Het
Gerechtshof ’s-Hertogenbosch heeft op 23 januari jl. een uitspraak gedaan over
zogenaamde kruislingse verrekening. Kruislingse verrekening is het wegstrepen
van een schuld met een vordering op een zustervennootschap van de schuldeiser.
In de
praktijk komt het regelmatig voor dat afgesproken wordt tussen partijen dat
niet verrekend mag worden. Dit verbod op verrekening wordt vaak opgenomen in de
algemene voorwaarden. Zelfs in geval van faillissement blijft een dergelijk
verrekeningsverbod geldend.
In
bovengenoemde uitspraak komt het spiegelbeeld aan de orde, een contractuele
verruiming van verrekening. Een dergelijke afspraak betekent dat aan het
wettelijk verankerde vereiste dat de twee vorderingen tussen dezelfde twee
partijen moet bestaan, wordt weggedacht. De vraag die in deze uitspraak aan bod
komt, is of een dergelijke verruimde verrekenbevoegdheid ook in faillissement
stand houdt.
Het antwoord
op die vraag luidt volgens het Gerechtshof “nee”. Dit zou namelijk het ten
onrechte opzij stellen van het in artikel 53 Faillissementswet verankerde
vereiste, dat de schuldenaar tevens de schuldeiser van de gefailleerde moet
zijn om zich op verrekening te kunnen beroepen. Een ander oordeel zou, aldus het
Gerechtshof, ten koste gaan van de gerechtvaardigde belangen van de andere
schuldeisers van de gefailleerde vennootschap. Deze uitspraak is in lijn met
een arrest van de Hoge Raad uit 1999, waarin de Ontvanger van de Belastingen
een beroep deed op artikel 24 van de Invorderingswet 1990. In dat artikel is in
beginsel de bevoegdheid gegeven tot kruislingse verrekening van (in dat geval)
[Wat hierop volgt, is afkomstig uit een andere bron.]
File: src/rtl/pipe_stage_skid_reg.sv
// Pipeline stage register with a valid/ready handshake, a 2-entry skid buffer,
// freeze/flush control and a saturating stall counter.
module pipe_stage_skid_reg #(
  parameter int unsigned       DATA_W      = 64,
  parameter logic [DATA_W-1:0] FLUSH_VALUE = '0,
  parameter bit                FLUSH_PRIO  = 1'b1,
  parameter int unsigned       CNT_W       = 16
) (
  input  logic              clk,
  input  logic              rst,
  input  logic              freeze_i,
  input  logic              flush_i,
  input  logic              in_valid_i,
  output logic              in_ready_o,
  input  logic [DATA_W-1:0] in_data_i,
  output logic              out_valid_o,
  input  logic              out_ready_i,
  output logic [DATA_W-1:0] out_data_o,
  output logic [1:0]        occupancy_o,
  output logic [CNT_W-1:0]  stall_cnt_o
);

  typedef enum logic [1:0] {
    StEmpty = 2'd0,
    StOne   = 2'd1,
    StFull  = 2'd2
  } state_e;

  state_e             state_q;
  logic [DATA_W-1:0]  main_q;
  logic [DATA_W-1:0]  skid_q;
  logic [CNT_W-1:0]   stall_q;

  logic eff_flush;
  logic eff_freeze;
  logic in_fire;
  logic out_fire;
  logic stall_inc;

  assign eff_flush  = flush_i & (logic'(FLUSH_PRIO) | ~freeze_i);
  assign eff_freeze = freeze_i & ~eff_flush;

  // Ready depends only on registered state and the stage controls, never on out_ready_i.
  assign in_ready_o  = (state_q != StFull) & ~freeze_i & ~flush_i;
  assign out_valid_o = (state_q != StEmpty) & ~freeze_i & ~flush_i;
  assign out_data_o  = main_q;
  assign stall_cnt_o = stall_q;

  assign in_fire   = in_valid_i & in_ready_o;
  assign out_fire  = out_valid_o & out_ready_i;
  assign stall_inc = (state_q != StEmpty) & ~out_fire & ~eff_flush;

  always_comb begin
    occupancy_o = 2'd0;
    unique case (state_q)
      StEmpty: occupancy_o = 2'd0;
      StOne:   occupancy_o = 2'd1;
      StFull:  occupancy_o = 2'd2;
      default: occupancy_o = 2'd0;
    endcase
  end

  always_ff @(posedge clk or posedge rst) begin
    if (rst) begin
      state_q <= StEmpty;
      main_q  <= FLUSH_VALUE;
      skid_q  <= FLUSH_VALUE;
      stall_q <= '0;
    end else begin
      if (stall_inc && (stall_q != {CNT_W{1'b1}})) begin
        stall_q <= stall_q + CNT_W'(1);
      end
      if (eff_flush) begin
        state_q <= StEmpty;
        main_q  <= FLUSH_VALUE;
        skid_q  <= FLUSH_VALUE;
      end else if (!eff_freeze) begin
        unique case (state_q)
          StEmpty: begin
            if (in_fire) begin
              state_q <= StOne;
              main_q  <= in_data_i;
            end
          end
          StOne: begin
            if (in_fire && out_fire) begin
              main_q <= in_data_i;
            end else if (in_fire) begin
              state_q <= StFull;
              skid_q  <= in_data_i;
            end else if (out_fire) begin
              state_q <= StEmpty;
              main_q  <= FLUSH_VALUE;
            end
          end
          StFull: begin
            if (out_fire) begin
              state_q <= StOne;
              main_q  <= skid_q;
              skid_q  <= FLUSH_VALUE;
            end
          end
          default: state_q <= StEmpty;
        endcase
      end
    end
  end

endmodule

File: config.mk
export PLATFORM = sky130hd
export DESIGN_NAME = pipe_stage_skid_reg
export DESIGN_NICKNAME = d
export VERILOG_FILES = /design/src/rtl/pipe_stage_skid_reg.sv
export SDC_FILE = /design/constraint.sdc
export NUM_CORES = 1
export LEC_CHECK = 0
export BUFFER_PORTS_ARGS = -buffer_cell sky130_fd_sc_hd__buf_2
export CORE_MARGIN = 1
export CORE_UTILIZATION = 49
export DETAILED_ROUTE_END_ITERATION = 10
export PLACE_DENSITY = 0.76
export SETUP_SLACK_MARGIN = 0.15
export SLEW_MARGIN = 40
export SYNTH_ARGS = -nofsm -noshare
export SYNTH_HDL_FRONTEND = slang
export SYNTH_SLANG_ARGS = --single-unit
export TNS_END_PERCENT = 1
File: constraint.sdc
create_clock -name clk -period 4.4 [get_ports clk]
set_input_delay 0.44 -clock clk [delete_from_list [all_inputs] [get_ports clk]]
set_output_delay 0.44 -clock clk [all_outputs]
set_load 0.02 [all_outputs]
==> results of run 1 <==
power by group through the flow:
stage	Clock (uW)	Sequential (uW)	Combinational, uW
final	1520	1590	927
after global routing	1610	1600	994
after CTS	1540	1590	937
after detailed placement	0	1610	936
after global placement	0	1600	902
after floorplan	0	1720	532
placed cells by master (no fill, tap or decap), drive strengths merged, types with 4 or more instances in the layout:
| master | instances |
|---|---|
| nand2 | 8 |
| a21oi | 7 |
| nand4 | 5 |
| xor2 | 8 |
| nor2 | 11 |
| nor3 | 5 |
| nor4 | 5 |
| buf | 163 |
| a22o | 65 |
| nand3 | 9 |
| dfrtp | 146 |
| mux2i | 4 |
| clkbuf | 24 |
| a22oi | 64 |
| ha | 4 |
| o2bb2ai | 64 |
| inv | 5 |
flip-flops by register name, summed over array words and instances (netlist names):
register / cells
out_data_o: 64
stall_cnt_o: 16
state_q: 2
skid_q: 64
metrics by stage:
step	utilization [%]	setup slack [ns]
after floorplan	-	1.94
after global placement	57.5	1.52
after detailed placement	57.7	1.34
after CTS	62.4	1.31
after global routing	62.4	1.19
final	62.4	1.37
layer usage:
layer | vias to the layer above | routed length [um] | part of all wire, %
met1 | 2531 | 7070 | 44
met5 | - | 0 | 0
met2 | 154 | 7950 | 49
li1 | 2190 | - | -
met3 | 24 | 837 | 5.2
met4 | 0 | 314 | 1.9
worst max-delay path by stage:
stage / startpoint / endpoint / depth (start not counted)
CTS: state_q[0]$_DFFE_PP0P_ / out_data_o[62]$_DFFE_PP0P_ / 7
global route: state_q[0]$_DFFE_PP0P_ / out_data_o[41]$_DFFE_PP0P_ / 7
detailed placement: state_q[0]$_DFFE_PP0P_ / out_data_o[45]$_DFFE_PP0P_ / 7
floorplan: state_q[0]$_DFFE_PP0P_ / skid_q[20]$_DFFE_PP0P_ / 7
global placement: state_q[0]$_DFFE_PP0P_ / out_data_o[27]$_DFFE_PP0P_ / 7
finish: state_q[0]$_DFFE_PP0P_ / out_data_o[9]$_DFFE_PP0P_ / 7
critical path, stage by stage, from the launching register on:
cell and delay (ns):
dfrtp_1 0.38, inv_1 0.09, ha_1 0.27, or3b_1 0.51, a21oi_1 0.44, nand3_4 0.53, buf_4 0.52, o2bb2ai_2 0.19
kinds of logic after synthesis:
kind of cell | Yosys count
multiplexers | 7
adder cells (fa/ha/maj) | 4
flip-flops | 146
AO/OA/AOI/OAI | 207
XOR/XNOR | 11
AND/OR/NAND/NOR | 61
buffers and inverters | 45
cell type report:
class                           count  share of cell area (%)
Clock buffer                       24                    5.97
Clock inverter                      8                    1.47
Inverter                            6                   0.313
Multi-Input combinational cell    290                    35.6
Sequential cell                   146                    43.5
Tap cell                          176                    2.62
Timing Repair Buffer              163                    10.5
==> impl_metrics.yaml, run 1 <==
layout:
  final_layout_size_suffix_gt1_share_pct: 51.2
  fin_area_sq_um: 8400
  num-fill-cells: 1058
  multiInputGateArea_sq_um: 2990
  instances_no_fill: 813
  nets: 698
  regArea_sq_um: 3650
  diodes: 0
  layout-area-overhead-vs-synth_pct: 22.7
sta:
  fin_crit_sh_pct: 68.9
  period_needed_ns: 3.03
  setup_viol: 0
  drv_slew: 0
  relSlewSlack_pct: 52.3
  setup_tns_ns: 0
  skew_ns: 0.00968
  timing.hold.ws_ns: 0.0405
  hold_viol_final: 0
  max_freq_mhz: 330
  worstMarginPinSlew_ns: 0.710
  grt_setup_unrepaired: "no"
global_route:
  grt_first_pass_wirelength_um: 26700
  antenna_found_initial: 1
  met1_usage_pct: 31.3
  grt_overflow: 0
  first_global_vias: 5072
  use_met2_pct: 37.9
  grt_max_degree: 79
  busiest_layer: "met2"
  grtUsageMet3_pct: 6.13
  grt.total_usage_pct: 23.8
floorplanning:
  coreArea_sq_um: 13500
  initial_core_util_pct: 50.9
  die_w_um: 120
  fp.dieH_um: 120
  row_count: 42
  dieArea_sq_um: 14400
  io_pins: 154
clock_tree:
  cts_buffers: 17
  cts_sinks: 146
  htree_levels: 4
  insertion_delay_ns: 0.42
  ctsHoldBuffers: 0
  clk_path_buf_depth: 2
  clk_pin_slew_ns: 0.06
  cts_resized: 0
  cts_tree: "yes"
  cts-root-buf: "clkbuf_16"
  postCtsSetupRepairBufs: 0
synthesis:
  synth_most_common_cell: "dfrtp_1"
  postSynthCellCount: 481
  ys_warn_count: 0
  synthAdderAreaFrac_pct: 0.731
  synth-seq-area-share_pct: 53.4
  ys_top_cells_by_area: "dfrtp_1 (53%), o2bb2ai_2 (13%), a22oi_2 (11%), a22o_1 (8.3%), clkbuf_1 (1.2%)"
  synthMuxAreaShare_pct: 1.08
  synth_area_per_cell_sq_um: 14.2
  yosysTopAreaCellShare_pct: 53.4
  synth_edf_count: 0
  synth_compound_area_share_pct: 35.0
  synth_area_leader_cell: "dfrtp_1"
  synthXorXnorAreaFrac_pct: 1.41
  syn_area_sq_um: 6840
  synthSimpleGateAreaFrac_pct: 4.81
  synth_commonest_cells: "dfrtp_1 (146), a22o_1 (65), a22oi_2 (60), o2bb2ai_2 (60), clkbuf_1 (22)"
  ys_types: 43
  synth_fp_nets: 555
  ys_seq_elements: 146
  async_reset_ff_share_pct: 100
  synth_top_family_by_area: "compound AO/OA/AOI/OAI gates"
  synthFlopType: "dfrtp_1"
place:
  place_area_sq_um: 7770
  numPortBuffers: 153
  place_hpwl_um: 10200
  dp_cells: 781
  place_congestion: 0.822
hold_path:
  min_path_type: "in2async"
power_and_ir_drop:
  totalPowerFinal_uw: 4030
  peakVddDrop_v: 0.000289
  cellLeakagePower_uw: 0.00396
  p_comb_share_pct: 23.0
  p_per_area_nw_per_um2: 480
  seq_power_share_pct: 39.4
  clockPowerShare_pct: 37.6
  power_switching_uw: 1250
  p_int_uw: 2780
  switching_share_pct: 31.1
route:
  drt_iter0_markers: 374
  first_pass_iters: 4
  routed_via_density: 6.03
  drc: 0
  ant_nets: 0
  vias: 4899
  wirelength_um: 16200
  wire_per_inst_um: 19.9
outcome:
  outcome: "complete, no violations"
setup_path:
  start_kind: "flip-flop"
  worstRegToRegCells: 7
  r2r-start: "state_q[0]$_DFFE_PP0P_"
  r2r_slack_ns: 1.37
  crit_type: "reg2reg"
  crit_path_end_kind: "flip-flop"
  r2r_end: "out_data_o[9]$_DFFE_PP0P_"
  cp_max_fo: 34
  cp.required_ns: 4.74
  cp.arrival_ns: 3.37
job:
  cap_violations: 0
No activity file was read; power rests on OpenSTA's default activity.
==> run 2: changes to the inputs <==
--- a/config.mk
+++ b/config.mk
@@ -5,11 +5,12 @@
 export SDC_FILE = /design/constraint.sdc
 export NUM_CORES = 1
 export LEC_CHECK = 0
+export ABC_AREA = 1
 export BUFFER_PORTS_ARGS = -buffer_cell sky130_fd_sc_hd__buf_2
 export CORE_MARGIN = 1
-export CORE_UTILIZATION = 49
+export CORE_UTILIZATION = 50
 export DETAILED_ROUTE_END_ITERATION = 10
-export PLACE_DENSITY = 0.76
+export PLACE_DENSITY = 0.74
 export SETUP_SLACK_MARGIN = 0.15
 export SLEW_MARGIN = 40
 export SYNTH_ARGS = -nofsm -noshare
==> constraint.sdc (replaced) <==
create_clock -name clk -period 3.15 [get_ports clk]
set_input_delay 0.315 -clock clk [delete_from_list [all_inputs] [get_ports clk]]
set_output_delay 0.315 -clock clk [all_outputs]
set_load 0.02 [all_outputs]
==> impl_metrics.yaml, run 2 <==
floorplanning:
  fp.dieH_um: 120
  io_pins: 154
  initial_core_util_pct: 51.9
  coreArea_sq_um: 13500
  die_w_um: 120
  row_count: 42
  dieArea_sq_um: 14400
route:
  first_pass_iters: 5
  met1Wirelength_um: 7450
  wl_met3_um: 888
  wire_per_inst_um: 13.0
  drc: 0
  routed-wl-met2_um: 7880
  vias: 6147
  routed_via_density: 4.87
  drt_iter0_markers: 423
  ant_nets: 0
  wirelength_um: 16400
  top_layer_used: "met4"
setup_path:
  start_kind: "flip-flop"
  crit_path_end_kind: "flip-flop"
  r2r_slack_ns: 0.48
  r2r-start: "state_q[0]$_DFFE_PP0P_"
  crit_start: "state_q[0]$_DFFE_PP0P_"
  r2r_end: "skid_q[38]$_DFFE_PP0P_"
  cp.arrival_ns: 3.00
  cp_max_fo: 52
  crit_type: "reg2reg"
  cp.required_ns: 3.48
  worstRegToRegCells: 10
global_route:
  grt.total_usage_pct: 24.3
  grt_overflow: 0
  antenna_found_initial: 0
  grt_max_degree: 53
  first_global_vias: 5922
  grt_first_pass_wirelength_um: 27900
layout:
  diodes: 0
  nets: 1146
  layout-area-overhead-vs-synth_pct: 21.0
  final_layout_size_suffix_gt1_share_pct: 19.4
  layout_common_cells: "nand2_1 (583), buf_2 (153), dfrtp_1 (146)"
  final_common_cell: "nand2_1"
synthesis:
  async_reset_ff_share_pct: 100
  synthAdderAreaFrac_pct: 0.717
  ys_warn_count: 0
  postSynthCellCount: 934
  yosysTopAreaCellShare_pct: 52.3
  ys_types: 28
  synth_area_per_cell_sq_um: 7.48
  synth_commonest_cells: "nand2_1 (584), dfrtp_1 (146), o21ai_1 (68)"
  synthXorXnorAreaFrac_pct: 1.38
  synth_area_leader_cell: "dfrtp_1"
  synth_most_common_cell: "nand2_1"
  synth-seq-area-share_pct: 52.3
  synthSimpleGateAreaFrac_pct: 34.9
  synthFlopType: "dfrtp_1"
  synth_compound_area_share_pct: 5.50
  synth_top_family_by_area: "simple AND/OR/NAND/NOR gates"
  syn_area_sq_um: 6980
  synthMuxAreaShare_pct: 0
  synth_edf_count: 0
  ys_seq_elements: 146
  ys_top_cells_by_area: "dfrtp_1 (52%), nand2_1 (31%), o21ai_1 (4.9%), buf_2 (2.0%), buf_6 (1.1%)"
  synth_fp_nets: 1008
sta:
  period_needed_ns: 2.67
  worstMarginPinSlew_ns: 0.690
  relSlewSlack_pct: 54.0
  timing.hold.ws_ns: 0.154
  fin_crit_sh_pct: 84.8
  grt_setup_unrepaired: "no"
  setup_ws_ns: 0.479
  setup_viol: 0
  max_freq_mhz: 374
  setup_tns_ns: 0
  skew_ns: 0.00737
  hold_viol_final: 0
  drv_slew: 0
clock_tree:
  cts_tree: "yes"
  htree_levels: 4
  clk_pin_slew_ns: 0.06
  cts_buffers: 17
  postCtsSetupRepairBufs: 0
  clk_path_buf_depth: 2
  cts_sinks: 146
  cts-root-buf: "clkbuf_16"
  insertion_delay_ns: 0.42
power_and_ir_drop:
  totalPowerFinal_uw: 7780
  p_per_area_nw_per_um2: 921
  cellLeakagePower_uw: 0.00477
  peakVddDrop_v: 0.000432
place:
  place_congestion: 0.813
  numPortBuffers: 153
  place_hpwl_um: 10600
  dp_slack_ns: 0.510
hold_path:
  worst_hold_startpoint: "in_data_i[24]"
  min_path_type: "in2reg"
  whs_endpoint: "skid_q[24]$_DFFE_PP0P_"
  whs_path_depth: 3
job:
  cap_violations: 0
outcome:
  outcome: "complete, no violations"
run 2: cell count changes after synthesis, moves of 7 or more:
cell       previous run  this run
a21oi_1               7         0
a22o_1               65         0
a22oi_2              60         0
buf_2                 3        28
clkbuf_1             22        13
inv_1                 6        17
nand2_1               8       584
nor2_1               11        19
o21ai_1               0        68
o2bb2ai_2            60         0
run 2: metrics by stage:
step,cells,area [sq um],utilization [%]
after detailed placement,1228,7850,58.4
after global placement,1228,7850,58.4
after global routing,1261,8450,62.8
final,1261,8450,62.8
after floorplan,934,6990,-
after CTS,1261,8450,62.8
run 2: worst max-delay path, cell delays in order, from the launching register on:
cell	delay (ns)
dfrtp_1	0.38
inv_1	0.07
ha_1	0.27
nor2_4	0.14
buf_4	0.39
nand4_1	0.28
o21a_1	0.29
nand2_4	0.29
buf_12	0.28
nand2_1	0.07
o21ai_1	0.10
run 2: cells by family (layout without fill, tap and decap cells):
logic type | Yosys count | count (layout)
and+or+nand+nor | 626 | 626
DFF | 146 | 146
AOI/OAI and AO/OA | 75 | 75
buffers and inverters | 72 | 223
xor gates and xnor gates | 11 | 11
adders and majority gates | 4 | 4
run 2: layout make-up:
type                    count  area, sq um
clock buffers              21          450
clock inverters            11          136
fillers                  1245         5000
inverters                  23         90.1
multi-input cells         716         2980
flip-flops and latches    146         3650
well taps                 176          220
repair buffers            168          918
run 2: worst max-delay path by stage:
stage	slack, ns	cells after the start	endpoint
after global placement	0.64	10	skid_q[30]$_DFFE_PP0P_
after global routing	0.21	10	skid_q[38]$_DFFE_PP0P_
final	0.48	10	skid_q[38]$_DFFE_PP0P_
after floorplan	1.00	1	out_data_o[0]$_DFFE_PP0P_
after CTS	0.45	10	skid_q[38]$_DFFE_PP0P_
after detailed placement	0.51	10	skid_q[38]$_DFFE_PP0P_
run 2: where the power goes:
group          switching (uW)  internal [uW]  total, uW
clock network             762           1260       2020
registers                 400           2580       2980
logic                    1910            875       2780
total                    3070           4720       7780
run 2: layer usage:
metal	vias up	global-route usage [%]
li1	3142	-
met1	2814	31.8
met2	172	40.2
met3	19	4.94
met4	0	8.36
met5	-	0
run 2: timing repair:
item | CTS | global route
hold buffers | 1 | 0
endpoints found under the hold margin | 21 | 0
gates resized for setup | 0 | 0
een belastingteruggave aan de moedermaatschappij met een belastingschuld van
een dochtervennootschap. De Hoge Raad was toen van mening dat verrekening ook
niet mogelijk is.
Kort en
goed: volgens het Gerechtshof is het soms toch niet mogelijk een beroep op een
ruime verrekenafspraak te doen en moest de schuldenaar ‘gewoon’ betalen.